I wondered this before too, I assumed the answer was so obvious to everyone else that I would just be exposing my naivety in bringing it up. (So I'm glad you did because that makes me feel better :-))
After all, CFS scraps the 'arbitrary' un-CPU-centric HZ.

So, um, why _is_ it that we don't scale process scheduling resolution according to the capability of the CPU? Assuming this isn't a silly question.

Improving scheduler latency

clugstj — Fri, 17 Sep 2010 14:52:48 +0000

750us is a HUGE amount of time compared to cache misses.

Improving scheduler latency

martinfick — Thu, 16 Sep 2010 21:35:05 +0000

This assumes that interactivity is either better or not. It ignores the possibility that with some use cases interactivity might be better with one kernel, and that with other use cases it might be better with the another kernel. So, while your suggestion might work with an exact use case, which use cases are important is itself likely very subjective.

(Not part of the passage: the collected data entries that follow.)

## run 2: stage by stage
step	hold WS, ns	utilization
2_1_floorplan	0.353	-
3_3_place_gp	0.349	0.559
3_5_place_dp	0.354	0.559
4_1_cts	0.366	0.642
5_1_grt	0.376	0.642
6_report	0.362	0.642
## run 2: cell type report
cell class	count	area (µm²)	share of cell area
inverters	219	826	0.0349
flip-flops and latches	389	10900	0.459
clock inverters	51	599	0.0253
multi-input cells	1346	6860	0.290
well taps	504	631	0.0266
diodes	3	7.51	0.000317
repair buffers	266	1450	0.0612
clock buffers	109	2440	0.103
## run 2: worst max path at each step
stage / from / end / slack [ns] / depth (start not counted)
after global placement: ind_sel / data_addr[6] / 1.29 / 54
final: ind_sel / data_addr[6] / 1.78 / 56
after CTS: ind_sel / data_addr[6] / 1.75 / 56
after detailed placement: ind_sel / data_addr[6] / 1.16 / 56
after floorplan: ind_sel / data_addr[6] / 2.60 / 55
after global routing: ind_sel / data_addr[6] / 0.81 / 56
<file path="src/pkg/dtmg_pkg.sv">
// Shared constants, register map and state types of the tone generator.
// Assumes a 25 MHz system clock and an AXI4-Lite master with 32-bit data.
package dtmg_pkg;

	// Clock rates; the generator clock is half the 3.58 MHz oscillator.
	localparam int unsigned SYS_CLK_HZ  = 25000000;
	localparam int unsigned GEN_CLK_HZ  = 3580000 / 2;
	localparam int unsigned ACC_SCALE   = 10000;
	localparam logic [11:0] ACC_STEP    = 12'(GEN_CLK_HZ / ACC_SCALE);
	localparam logic [11:0] ACC_MOD     = 12'(SYS_CLK_HZ / ACC_SCALE);

	// Register indices as printed; the byte address is four times the index.
	localparam logic [5:0] ROW_PITCH_IDX  = 6'h0D;
	localparam logic [5:0] COL_PITCH_IDX  = 6'h0E;
	localparam logic [5:0] TONE_CTRL_IDX  = 6'h0F;

	// Reset values of the register bits that are implemented.
	localparam logic [4:0] PITCH_RST      = 5'h00;
	localparam logic [4:0] CTRL_RST       = 5'h00;

	// Field positions inside the stored tone control bits 7:3.
	localparam int unsigned WAVE_HI_POS   = 4;
	localparam int unsigned WAVE_LO_POS   = 3;
	localparam int unsigned ROW_ON_POS    = 2;
	localparam int unsigned COL_ON_POS    = 1;
	localparam int unsigned OUT_EN_POS    = 0;

	// Waveform modes.
	localparam logic [1:0] MODE_SINE      = 2'h0;
	localparam logic [1:0] MODE_SQUARE1   = 2'h1;
	localparam logic [1:0] MODE_SQUARE2   = 2'h2;
	localparam logic [1:0] MODE_SQUARE3   = 2'h3;

	// Sine scanner and ladder levels.
	localparam logic [4:0] SCAN_LAST     = 5'h1B;
	localparam logic [5:0] MSB_MASK      = 6'h20;
	localparam logic [5:0] HALF_LEVEL    = 6'h20;
	localparam logic [6:0] MID_SUPPLY    = 7'h40;

	localparam logic [1:0] RESP_OKAY     = 2'h0;
	localparam logic [1:0] RESP_SLVERR   = 2'h2;

	typedef enum logic [1:0] {
		WR_IDLE = 2'h0,
		WR_RESP = 2'h1
	} dtmg_wr_e;

	typedef enum logic [1:0] {
		RD_IDLE = 2'h0,
		RD_DATA = 2'h1
	} dtmg_rd_e;

endpackage : dtmg_pkg

</file>
<file path="src/pkg/dtmg_path_if.sv">
// Connection between the control logic and one tone path.
// Assumes both ends run on the same clock.
`timescale 1ns/1ns
`default_nettype none
interface dtmg_path_if;
	logic       run;
	logic       square;
	logic       gen_tick;
	logic [6:0] ratio;
	logic [5:0] level;

	modport ctrl (output run, output square, output gen_tick, output ratio, input level);
	modport path (input run, input square, input gen_tick, input ratio, output level);
endinterface : dtmg_path_if
`default_nettype wire

</file>
<file path="src/verilog/dtmg_top.sv">
// Tone generator control: register file on AXI4-Lite, code validator,
// generator clock tick, two tone paths and the mixed and pacifier outputs.
// Assumes i_stop is driven by logic on i_clock, so it is not synchronised.
//
// How it works
// - Low five pitch bits set each path's tone frequency.
// - Codes 00-03 legal only for row, 10-13 only for column.
// - Any illegal pitch code disables every tone output.
// - Illegal code: pacifier high, mixed output at mid level when enabled.
// - Melody codes 04-0F and 14-1F are legal in either register.
// - Each code yields its tabulated frequency within listed deviation.
// - Control holds mode 7:6, row 5, column 4, enable 3; 2:0 zero.
// - Mode 00 sine, 01 square one, 10 square two, 11 square three.
// - Pacifier idles high, carries row square only in modes two and three.
// - Sine mode mixes both sines; square one and two mix both squares.
// - Square three mixes column square only, row square goes to pacifier.
// - Mixed output disabled while output enable is clear, also after reset.
// - Enable set with both paths off gives steady half level.
// - Stop holds pacifier high and mixed output disabled.
// - Both paths off holds all dividers and scanners in reset.
// - An enabled legal path starts from reset; paths act independently.
// - Divider reset is time step zero; scanner reset addresses dc level.
// - Each path runs only while its own enable is set.
// - Each path divides the generator clock by its code's ratio.
// - Sample pulse steps a 28-state scanner over six-bit sine entries.
// - Square modes pass only the table's top bit, same phase.
// - Pacifier comes from the row path's top table bit, unfiltered.
//
// Our own choice: the AXI4-Lite interface to the registers.
`timescale 1ns/1ns
`default_nettype none
module dtmg_top
	import dtmg_pkg::*;
(
	input  wire logic        i_clock,
	input  wire logic        i_rst_n,
	input  wire logic        i_stop,
	input  wire logic [7:0]  i_s_axi_awaddr,
	input  wire logic        i_s_axi_awvalid,
	output logic             o_s_axi_awready,
	input  wire logic [31:0] i_s_axi_wdata,
	input  wire logic [3:0]  i_s_axi_wstrb,
	input  wire logic        i_s_axi_wvalid,
	output logic             o_s_axi_wready,
	output logic [1:0]       o_s_axi_bresp,
	output logic             o_s_axi_bvalid,
	input  wire logic        i_s_axi_bready,
	input  wire logic [7:0]  i_s_axi_araddr,
	input  wire logic        i_s_axi_arvalid,
	output logic             o_s_axi_arready,
	output logic [31:0]      o_s_axi_rdata,
	output logic [1:0]       o_s_axi_rresp,
	output logic             o_s_axi_rvalid,
	input  wire logic        i_s_axi_rready,
	output logic [6:0]       o_mixed_tone_out,
	output logic             o_mixed_tone_oe,
	output logic             o_pacifier_out
);

	typedef struct packed {
		logic [4:0] row_pitch_reg;
		logic [4:0] column_pitch_reg;
		logic [4:0] tone_ctrl_reg;
		dtmg_wr_e   wr_state;
		logic       aw_held;
		logic [5:0] aw_idx;
		logic       w_held;
		logic [7:0] wdata;
		logic       wlane0;
		logic [1:0] bresp;
		dtmg_rd_e   rd_state;
		logic [7:0] rdata;
		logic [1:0] rresp;
		logic [11:0] acc;
		logic       gen_tick;
		logic [6:0] mixed;
		logic       mixed_oe;
		logic       pacifier;
	} dtmg_top_s;

	dtmg_top_s s_reg;
	dtmg_top_s s_next;

	dtmg_path_if row_if ();
	dtmg_path_if col_if ();

	// Divider ratios are round(generator clock / (28 * output frequency)).
	function automatic logic [6:0] pitch_ratio(input logic [4:0] code);
		logic [6:0] r;
		r = 7'h5C;
		case (code)
			5'h00: r = 7'h5C;
			5'h01: r = 7'h53;
			5'h02: r = 7'h4B;
			5'h03: r = 7'h44;
			5'h04: r = 7'h67;
			5'h05: r = 7'h61;
			5'h06: r = 7'h5C;
			5'h07: r = 7'h56;
			5'h08: r = 7'h52;
			5'h09: r = 7'h4D;
			5'h0A: r = 7'h49;
			5'h0B: r = 7'h45;
			5'h0C: r = 7'h41;
			5'h0D: r = 7'h3D;
			5'h0E: r = 7'h3A;
			5'h0F: r = 7'h36;
			5'h10: r = 7'h35;
			5'h11: r = 7'h30;
			5'h12: r = 7'h2B;
			5'h13: r = 7'h27;
			5'h14: r = 7'h33;
			5'h15: r = 7'h30;
			5'h16: r = 7'h2E;
			5'h17: r = 7'h2B;
			5'h18: r = 7'h29;
			5'h19: r = 7'h26;
			5'h1A: r = 7'h24;
			5'h1B: r = 7'h22;
			5'h1C: r = 7'h20;
			5'h1D: r = 7'h1F;
			5'h1E: r = 7'h1D;
			5'h1F: r = 7'h1B;
			default: r = 7'h5C;
		endcase
		return r;
	endfunction : pitch_ratio

	// Dial codes belong to one register only; melody codes suit both.
	function automatic logic code_legal(input logic [4:0] code, input logic is_row);
		logic ok;
		ok = 1'b1;
		if (is_row && code[4:2] == 3'h4) begin
			ok = 1'b0;
		end else if (!is_row && code[4:2] == 3'h0) begin
			ok = 1'b0;
		end
		return ok;
	endfunction : code_legal

	logic [1:0] mode;
	logic       row_on;
	logic       col_on;
	logic       out_en;
	logic       row_legal;
	logic       col_legal;
	logic       illegal;
	logic       wr_go;
	logic [12:0] acc_sum;

	always_comb begin
		mode    = {s_reg.tone_ctrl_reg[WAVE_HI_POS], s_reg.tone_ctrl_reg[WAVE_LO_POS]};
		row_on  = s_reg.tone_ctrl_reg[ROW_ON_POS];
		col_on  = s_reg.tone_ctrl_reg[COL_ON_POS];
		out_en  = s_reg.tone_ctrl_reg[OUT_EN_POS];
		row_legal = code_legal(s_reg.row_pitch_reg, 1'b1);
		col_legal = code_legal(s_reg.column_pitch_reg, 1'b0);
		illegal = !row_legal || !col_legal;
	end

	assign row_if.run      = row_on && row_legal && !i_stop;
	assign col_if.run      = col_on && col_legal && !i_stop;
	assign row_if.square   = mode != MODE_SINE;
	assign col_if.square   = mode != MODE_SINE;
	assign row_if.gen_tick = s_reg.gen_tick;
	assign col_if.gen_tick = s_reg.gen_tick;
	assign row_if.ratio    = pitch_ratio(s_reg.row_pitch_reg);
	assign col_if.ratio    = pitch_ratio(s_reg.column_pitch_reg);

	assign o_s_axi_awready = s_reg.wr_state == WR_IDLE && !s_reg.aw_held;
	assign o_s_axi_wready  = s_reg.wr_state == WR_IDLE && !s_reg.w_held;
	assign o_s_axi_bvalid  = s_reg.wr_state == WR_RESP;
	assign o_s_axi_bresp   = s_reg.bresp;
	assign o_s_axi_arready = s_reg.rd_state == RD_IDLE;
	assign o_s_axi_rvalid  = s_reg.rd_state == RD_DATA;
	assign o_s_axi_rdata   = {24'h000000, s_reg.rdata};
	assign o_s_axi_rresp   = s_reg.rresp;
	assign o_mixed_tone_out = s_reg.mixed;
	assign o_mixed_tone_oe  = s_reg.mixed_oe;
	assign o_pacifier_out   = s_reg.pacifier;

	always_comb begin
		s_next  = s_reg;
		wr_go   = s_reg.wr_state == WR_IDLE && s_reg.aw_held && s_reg.w_held;
		acc_sum = {1'b0, s_reg.acc} + {1'b0, ACC_STEP};

		// Address and data are taken independently and joined before the write.
		if (i_s_axi_awvalid && o_s_axi_awready) begin
			s_next.aw_held = 1'b1;
			s_next.aw_idx  = i_s_axi_awaddr[7:2];
		end
		if (i_s_axi_wvalid && o_s_axi_wready) begin
			s_next.w_held = 1'b1;
			s_next.wdata  = i_s_axi_wdata[7:0];
			s_next.wlane0 = i_s_axi_wstrb[0];
		end
		if (wr_go) begin
			s_next.aw_held  = 1'b0;
			s_next.w_held   = 1'b0;
			s_next.wr_state = WR_RESP;
			s_next.bresp    = RESP_OKAY;
			case (s_reg.aw_idx)
				ROW_PITCH_IDX: begin
					if (s_reg.wlane0) begin
						s_next.row_pitch_reg = s_reg.wdata[4:0];
					end
				end
				COL_PITCH_IDX: begin
					if (s_reg.wlane0) begin
						s_next.column_pitch_reg = s_reg.wdata[4:0];
					end
				end
				TONE_CTRL_IDX: begin
					if (s_reg.wlane0) begin
						s_next.tone_ctrl_reg = s_reg.wdata[7:3];
					end
				end
				default: begin
					s_next.bresp = RESP_SLVERR;
				end
			endcase
		end else if (s_reg.wr_state == WR_RESP && i_s_axi_bready) begin
			s_next.wr_state = WR_IDLE;
		end

		if (i_s_axi_arvalid && o_s_axi_arready) begin
			s_next.rd_state = RD_DATA;
			s_next.rresp    = RESP_OKAY;
			case (i_s_axi_araddr[7:2])
				ROW_PITCH_IDX: s_next.rdata = {3'h0, s_reg.row_pitch_reg};
				COL_PITCH_IDX: s_next.rdata = {3'h0, s_reg.column_pitch_reg};
				TONE_CTRL_IDX: s_next.rdata = {s_reg.tone_ctrl_reg, 3'h0};
				default: begin
					s_next.rdata = 8'h00;
					s_next.rresp = RESP_SLVERR;
				end
			endcase
		end else if (s_reg.rd_state == RD_DATA && i_s_axi_rready) begin
			s_next.rd_state = RD_IDLE;
		end

		// Fractional accumulator makes the generator clock tick; the jitter of
		// one system cycle is far below one sample step.
		// Generator clock tick.
		s_next.gen_tick = 1'b0;
		if (!i_stop) begin
			if (acc_sum >= {1'b0, ACC_MOD}) begin
				s_next.acc      = 12'(acc_sum - {1'b0, ACC_MOD});
				s_next.gen_tick = 1'b1;
			end else begin
				s_next.acc = acc_sum[11:0];
			end
		end

		if (illegal) begin
			s_next.mixed = MID_SUPPLY;
		end else if (mode == MODE_SQUARE3) begin
			s_next.mixed = {1'b0, col_if.level} + {1'b0, HALF_LEVEL};
		end else begin
			s_next.mixed = {1'b0, row_if.level} + {1'b0, col_if.level};
		end

		s_next.mixed_oe = out_en && !i_stop;

		if (i_stop || illegal || mode == MODE_SINE || mode == MODE_SQUARE1) begin
			s_next.pacifier = 1'b1;
		end else begin
			s_next.pacifier = row_if.level[5];
		end
	end

	always_ff @(posedge i_clock) begin
		if (!i_rst_n) begin
			s_reg <= '{row_pitch_reg: PITCH_RST, column_pitch_reg: PITCH_RST,
				tone_ctrl_reg: CTRL_RST, wr_state: WR_IDLE, aw_held: 1'b0,
				aw_idx: 6'h00, w_held: 1'b0, wdata: 8'h00, wlane0: 1'b0,
				bresp: RESP_OKAY, rd_state: RD_IDLE, rdata: 8'h00, rresp: RESP_OKAY,
				acc: 12'h000, gen_tick: 1'b0, mixed: MID_SUPPLY, mixed_oe: 1'b0,
				pacifier: 1'b1};
		end else begin
			s_reg <= s_next;
		end
	end

	dtmg_tone_path u_row_path (
		.i_clock (i_clock),
		.i_rst_n (i_rst_n),
		.p       (row_if.path)
	);

	dtmg_tone_path u_col_path (
		.i_clock (i_clock),
		.i_rst_n (i_rst_n),
		.p       (col_if.path)
	);
endmodule : dtmg_top
`default_nettype wire

</file>
<file path="src/verilog/dtmg_tone_path.sv">
// One tone path: sample-rate divider, 28-step scanner and sine level table.
// Assumes gen_tick is a one-cycle pulse at the generator clock rate.
`timescale 1ns/1ns
`default_nettype none
module dtmg_tone_path
	import dtmg_pkg::*;
(
	input  wire logic  i_clock,
	input  wire logic  i_rst_n,
	dtmg_path_if.path  p
);

	typedef struct packed {
		logic [6:0] div_cnt;
		logic [4:0] scan;
		logic [5:0] level;
	} dtmg_path_s;

	dtmg_path_s s_reg;
	dtmg_path_s s_next;

	// Entry zero is the dc level, so a held path sits at mid scale.
	function automatic logic [5:0] sine_table(input logic [4:0] idx);
		logic [5:0] v;
		v = 6'h20;
		case (idx)
			5'h00: v = 6'h20;
			5'h01: v = 6'h27;
			5'h02: v = 6'h2D;
			5'h03: v = 6'h33;
			5'h04: v = 6'h38;
			5'h05: v = 6'h3C;
			5'h06: v = 6'h3E;
			5'h07: v = 6'h3F;
			5'h08: v = 6'h3E;
			5'h09: v = 6'h3C;
			5'h0A: v = 6'h38;
			5'h0B: v = 6'h33;
			5'h0C: v = 6'h2D;
			5'h0D: v = 6'h27;
			5'h0E: v = 6'h20;
			5'h0F: v = 6'h19;
			5'h10: v = 6'h13;
			5'h11: v = 6'h0D;
			5'h12: v = 6'h08;
			5'h13: v = 6'h04;
			5'h14: v = 6'h02;
			5'h15: v = 6'h01;
			5'h16: v = 6'h02;
			5'h17: v = 6'h04;
			5'h18: v = 6'h08;
			5'h19: v = 6'h0D;
			5'h1A: v = 6'h13;
			5'h1B: v = 6'h19;
			default: v = 6'h20;
		endcase
		return v;
	endfunction : sine_table

	always_comb begin
		s_next = s_reg;
		if (!p.run) begin
			s_next.div_cnt = 7'h00;
			s_next.scan    = 5'h00;
		end else if (p.gen_tick) begin
			if (s_reg.div_cnt >= p.ratio - 7'h01) begin
				s_next.div_cnt = 7'h00;
				s_next.scan = (s_reg.scan == SCAN_LAST) ? 5'h00 : s_reg.scan + 5'h01;
			end else begin
				s_next.div_cnt = s_reg.div_cnt + 7'h01;
			end
		end
		s_next.level = p.square ? (sine_table(s_reg.scan) & MSB_MASK) : sine_table(s_reg.scan);
	end

	always_ff @(posedge i_clock) begin
		if (!i_rst_n) begin
			s_reg <= '{div_cnt: 7'h00, scan: 5'h00, level: HALF_LEVEL};
		end else begin
			s_reg <= s_next;
		end
	end

	assign p.level = s_reg.level;
endmodule : dtmg_tone_path
`default_nettype wire

</file>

Improving scheduler latency

bfields — Thu, 16 Sep 2010 20:05:39 +0000

Isn't the real expense of a context switch in the various kinds of cache misses that it causes? In any case it's more complicated than "speed of the CPU". Maybe there's some way it could be measured dynamically.

Improving scheduler latency

marcH — Thu, 16 Sep 2010 17:17:06 +0000

> The result is better latency measurements and, it seems, a nicer interactive feel.

There is a really simple and cheap way to make subjective feelings objective: blind trials. Randomly switch between the two kernels to compare and write down your impressions. After a few times, look in the logs which kernels were tested when.

Improving scheduler latency

clugstj — Thu, 16 Sep 2010 14:17:28 +0000

Whether it's 2ms or 750us, it seems arbitrary. Shouldn't the timeslice minimum be based on the speed of the CPU? That is to say, faster processors can tolerate more context switching before it becomes significant.

"minimum" time slice

rvfh — Thu, 16 Sep 2010 11:39:01 +0000

Indeed. Sorry for missing this obvious point :-(

"minimum" time slice

knewt — Thu, 16 Sep 2010 10:20:45 +0000

Note the "minimum". Assuming I've read the article correctly, the slice size is 6ms/process_count, until this reaches 750µs, at which point it doesn't reduce any further (all with the default 6ms maximum latency setting). So with only two processes you would have a 3ms slice, as shown in the first example.

Improving scheduler latency

rvfh — Thu, 16 Sep 2010 08:22:15 +0000

> A patch making just the minimum time slice change was fast-tracked into the mainline and will be present in 2.6.36-rc5.

I am not an expert, but should not this be a bit more dynamic? I mean, it could impact CPU-constrained systems which usually run few tasks. Maybe the slice could start at 2 ms and reduce down to 750 us as more processes turn up?